Dicen sus responsables que Calcáreo es un bar de vinos “para gente que no sabe de vinos” en Bilbao. Allí pueden “dejarse guiar y probar cosas diferentes, con un enfoque disfrutable más que técnico”, según explica María Mora, -conocida por su labor al frente de La Manducateca- su fundadora junto al sumiller Sergio Mújico.
Entre sus más de 500 vinos, también espumosos y champagnes, de medianas y pequeñas bodegas incluso internacionales, tienen gran presencia los vinos del País Vasco.
Además, en Calcáreo “pasan cosas todas las semanas”, de lo que informan en su Newsletter. Es el caso de catas o experiencias como la reciente Cenando con Garikoitz Ríos, un “contramaridaje” en el que la selección de vinos marcó el maridaje con los platos; o los Aperitivos a la italiana que organizan el primer miércoles de cada mes por la tarde. Esta iniciativa recién estrenada propone un viaje quesero por el mundo (Cheese Pass) en el que probar 10 quesos con dos copas de vino y acabar con un sándwich de queso fundido.

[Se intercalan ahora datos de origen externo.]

This is an optimization exercise on Yosys and OpenROAD, whose aim is small area, not a production implementation. RTL that was checked went through simulation tests only; none was proved equivalent to the original. The flow treats the clock pin as an ideal source. Dropping or thinning the clock tree relies on that and would not hold on a real chip. Power figures rest on the tool's default switching activity, not on a simulated workload.

== R ==
## top
module top
    (
        input wire clk_i,                     
        input wire reset_i,                   
        input wire rx_i,                      
        output wire tx_o,                     
        output wire [6:0] sev_seg_encoded_o,  
        output wire [3:0] sev_seg_anodes_o,   
        output wire morse_o                   
    );
Size: ~500 cells after synthesis, about 150 flip-flops, ~16 I/O pins, about 0.0052 sq mm of cells after synthesis.
clock: 10.0 ns
lec_check: 0
cap_margin: 20
core_margin: 2
core_utilization: 80
slew_margin: 20
standard.sh (not shown) runs the stock make flow with config.mk's settings and CLKGATE_MAP_FILE= SYNTH_SCRIPT=/design/flow/synth_recipe.tcl, a recipe that flattens the netlist after the stock synthesis.
==> flow/flow/run.sh <==
#!/bin/bash
# Own layout flow: the standard ORFS flow (standard.sh) run with a copy of the
# ORFS scripts in which
#  - synthesis maps the logic with an area-oriented ABC script (abc_area.script);
#    the flip-flops are mapped before ABC runs, so they are the standard ones;
#    adders are not extracted into ha/fa cells first (ADDER_MAP_FILE empty), so
#    ABC optimises all of the logic; this does not touch the flip-flops;
#  - clock tree synthesis builds a small balanced buffer tree (manual_tree.tcl:
#    a clkbuf_16 root driving 16 clkbuf_4 leaves, each leaf upsized to clkbuf_8
#    if its estimated slew is over 110 ps) instead of running TritonCTS.
#  - the ports are buffered with buf_1 (the standard flow picks clkdlybuf4s50_1).
# Each tool's output goes to the ORFS logs under orfs/logs; make's output to standard.log.
set -euo pipefail
HERE=$PWD
rm -rf myscripts
cp -r "$FLOW_HOME/scripts" myscripts
cp flow/abc_area.script myscripts/abc_speed.script
python3 - "$HERE" <<'PY'
import sys
here = sys.argv[1]
p = 'myscripts/cts.tcl'
s = open(p).read()
old = 'log_cmd clock_tree_synthesis {*}$cts_args'
assert old in s
s = s.replace(old, 'source %s/flow/manual_tree.tcl\nmanual_clock_tree clk_i 4 sky130_fd_sc_hd__clkbuf_4 sky130_fd_sc_hd__clkbuf_16\nset_propagated_clock [all_clocks]\nmanual_clock_tree_upsize 0.110 sky130_fd_sc_hd__clkbuf_8' % here)
open(p, 'w').write(s)
PY
export ADDER_MAP_FILE=
export BUFFER_PORTS_ARGS="-buffer_cell sky130_fd_sc_hd__buf_1"
SCRIPTS_DIR=$HERE/myscripts bash standard.sh > standard.log 2>&1
Other scripts of this flow, unchanged in this note and not shown: flow/flow/abc_area.script, flow/flow/manual_tree.tcl
## Diff of input files: Q against R
- changing CORE_UTILIZATION from 80 to 70
### Flow results
- Re clock network power share: Q is 1.1 points down on R.
- R -> Q: hold violation total from the final report delta 0, exact match
- Taking R as the reference, in Q total power now sits lower; fraction of power consumed by combinational cells now sits at about the same level; sequential fraction of total cell area now sits lower.
- Compared with R, Q shows sequential power share higher by 1.0 points.
- Q vs. R: final cell count climbed about 3.8%, number of nets in the layout barely changed, setup slack climbed 220 ps, share of the clock period used by the worst path dropped 2.2 points.
No run of this note included a check of the RTL's function; only the layout flow was run. In every run of this note, the design's own scripts or RTL, not TritonCTS, make the clock network.


top, a different RTL version from the one above (not shown whole).
Size: about 550 cells after synthesis, about 160 flip-flops, roughly 6200 um^2 of cells after synthesis.
Design top, start of the top module:
module top
    (
        input wire clk_i,                     
        input wire reset_i,                   
        input wire rx_i,                      
        output wire tx_o,                     
        output wire [6:0] sev_seg_encoded_o,  
        output wire [3:0] sev_seg_anodes_o,   
        output wire morse_o                   
    );
clock: 10.0 ns
lec_check: 0
cap_margin: 20
core_margin: 2
core_utilization: 70
cts_buf_list: sky130_fd_sc_hd__clkbuf_8
slew_margin: 20
run.sh (not shown) runs the stock make flow with config.mk's settings and CLKGATE_MAP_FILE= SYNTH_SCRIPT=/design/flow/synth_recipe.tcl, a recipe that flattens the netlist after the stock synthesis.
Stock flow here: none of the scripts above is used.
Then changed:
==> flow/flow/run.sh (new file) <==
#!/bin/bash
# Standard layout, with clock tree synthesis told not to add dummy loads.
set -o pipefail
cp standard.sh standard_copy.txt
export CTS_ARGS="-sink_clustering_enable -repair_clock_nets -buf_list sky130_fd_sc_hd__clkbuf_8 -dont_use_dummy_load"
bash standard.sh > standard.log 2>&1
==> flow/standard.sh (new file) <==
#!/bin/bash
# synth_recipe.tcl (not shown) runs the flow's synth.tcl, then flattens the netlist and writes it again
# the make line also repeats each setting of config.mk as NAME=value (left out here)
make -C /OpenROAD-flow-scripts/flow DESIGN_CONFIG=/design/flow/config.mk WORK_HOME=/design/flow/orfs CLKGATE_MAP_FILE= SYNTH_SCRIPT=/design/flow/synth_recipe.tcl "${@:-finish}"
--- a/flow/config.mk
+++ b/flow/config.mk
@@ -9,4 +9,3 @@
 export CORE_MARGIN = 2
 export CORE_UTILIZATION = 70
-export CTS_BUF_LIST = sky130_fd_sc_hd__clkbuf_8
 export SLEW_MARGIN = 20
removed: flow/run.sh
Effect: Wire length came out lower by 1.4%. Cell area is lower by about 2.2%. Area after synthesis does not change. Clock skew grows by 24 ps. Synthesized cell count does not change. Worst hold slack gets worse by 14 ps. Global-route usage hardly moves. Via count is lower by 1.2%.


Another version of the RTL of top (not shown whole).
For scale: ~150 flip-flops, about 16 I/O pins, ~0.0056 mm^2 of cells after synthesis.
Design top, start of the top module:
module top
    (
        input wire clk_i,                     
        input wire reset_i,                   
        input wire rx_i,                      
        output wire tx_o,                     
        output wire [6:0] sev_seg_encoded_o,  
        output wire [3:0] sev_seg_anodes_o,   
        output wire morse_o                   
    );
==> flow/config.mk <==
export PLATFORM = sky130hd
export DESIGN_NAME = top
export DESIGN_NICKNAME = top
export VERILOG_FILES = /design/flow/design.v
export SDC_FILE = /design/flow/constraint.sdc
export NUM_CORES = 4
export LEC_CHECK = 0
export CAP_MARGIN = 20
export CORE_MARGIN = 2
export CORE_UTILIZATION = 70
export SLEW_MARGIN = 20
==> flow/constraint.sdc <==
create_clock -name core_clock -period 10.0 [get_ports {clk_i}]
set_input_delay 2.0000 -clock core_clock [delete_from_list [all_inputs] [get_ports {clk_i}]]
set_output_delay 2.0000 -clock core_clock [all_outputs]
set_load 0.01 [all_outputs]
standard.sh (not shown) runs the stock make flow with config.mk's settings and CLKGATE_MAP_FILE= SYNTH_SCRIPT=/design/flow/synth_recipe.tcl, a recipe that flattens the netlist after the stock synthesis.
==> flow/flow/run.sh <==
#!/bin/bash
# Own layout flow: the standard ORFS flow (standard.sh) run with a copy of the
# ORFS scripts in which
#  - synthesis maps the logic with an area-oriented ABC script (abc_area.script);
#    the flip-flops are mapped before ABC runs, so they are the standard ones;
#  - clock tree synthesis builds a small balanced buffer tree (manual_tree.tcl:
#    a clkbuf_16 root driving 16 clkbuf_4 leaves, each leaf upsized to clkbuf_8
#    if its estimated slew is over 110 ps) instead of running TritonCTS.
#  - the ports are buffered with buf_1 (the standard flow picks clkdlybuf4s50_1).
# Each tool's output goes to the ORFS logs under orfs/logs; make's output to standard.log.
set -euo pipefail
HERE=$PWD
rm -rf myscripts
cp -r "$FLOW_HOME/scripts" myscripts
cp flow/abc_area.script myscripts/abc_speed.script
python3 - "$HERE" <<'PY'
import sys
here = sys.argv[1]
p = 'myscripts/cts.tcl'
s = open(p).read()
old = 'log_cmd clock_tree_synthesis {*}$cts_args'
assert old in s
s = s.replace(old, 'source %s/flow/manual_tree.tcl\nmanual_clock_tree clk_i 4 sky130_fd_sc_hd__clkbuf_4 sky130_fd_sc_hd__clkbuf_16\nset_propagated_clock [all_clocks]\nmanual_clock_tree_upsize 0.110 sky130_fd_sc_hd__clkbuf_8' % here)
open(p, 'w').write(s)
PY
export BUFFER_PORTS_ARGS="-buffer_cell sky130_fd_sc_hd__buf_1"
SCRIPTS_DIR=$HERE/myscripts bash standard.sh > standard.log 2>&1
Other scripts of this flow, unchanged in this note and not shown: flow/flow/abc_area.script, flow/flow/manual_tree.tcl
The baseline completed without violations.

En este sentido, conocidas son también las francachelas o planes desenfadados de disfrute, entre amigos. Precisamente, coincidiendo con los 11 años de La Manducateca, a finales de mes anuncian su propuesta Cenando con La Mandu.
Para acompañar al vino disponen de una carta con opciones para compartir, con un sello exclusivo en algunas propuestas, buscando que “no se pueda comparar con las opciones habituales”. Es el caso de la ensalagilda, una especie de ensaladilla con los ingredientes de la gilda más patata, junto a platos más serios como los chipirones rellenos de butifarra haciendo un guiño a Cataluña, o el boeuf a la Bourguignon (guiso de carne cocinado en vino tinto) y una versión más light del famoso sándwich Croque Monsieur, en un guiño a Francia, además del Ratatouille, a base de verduras.
Y sin olvidar la opción de plato del día a mediodía, de “cuchareo” con gusto.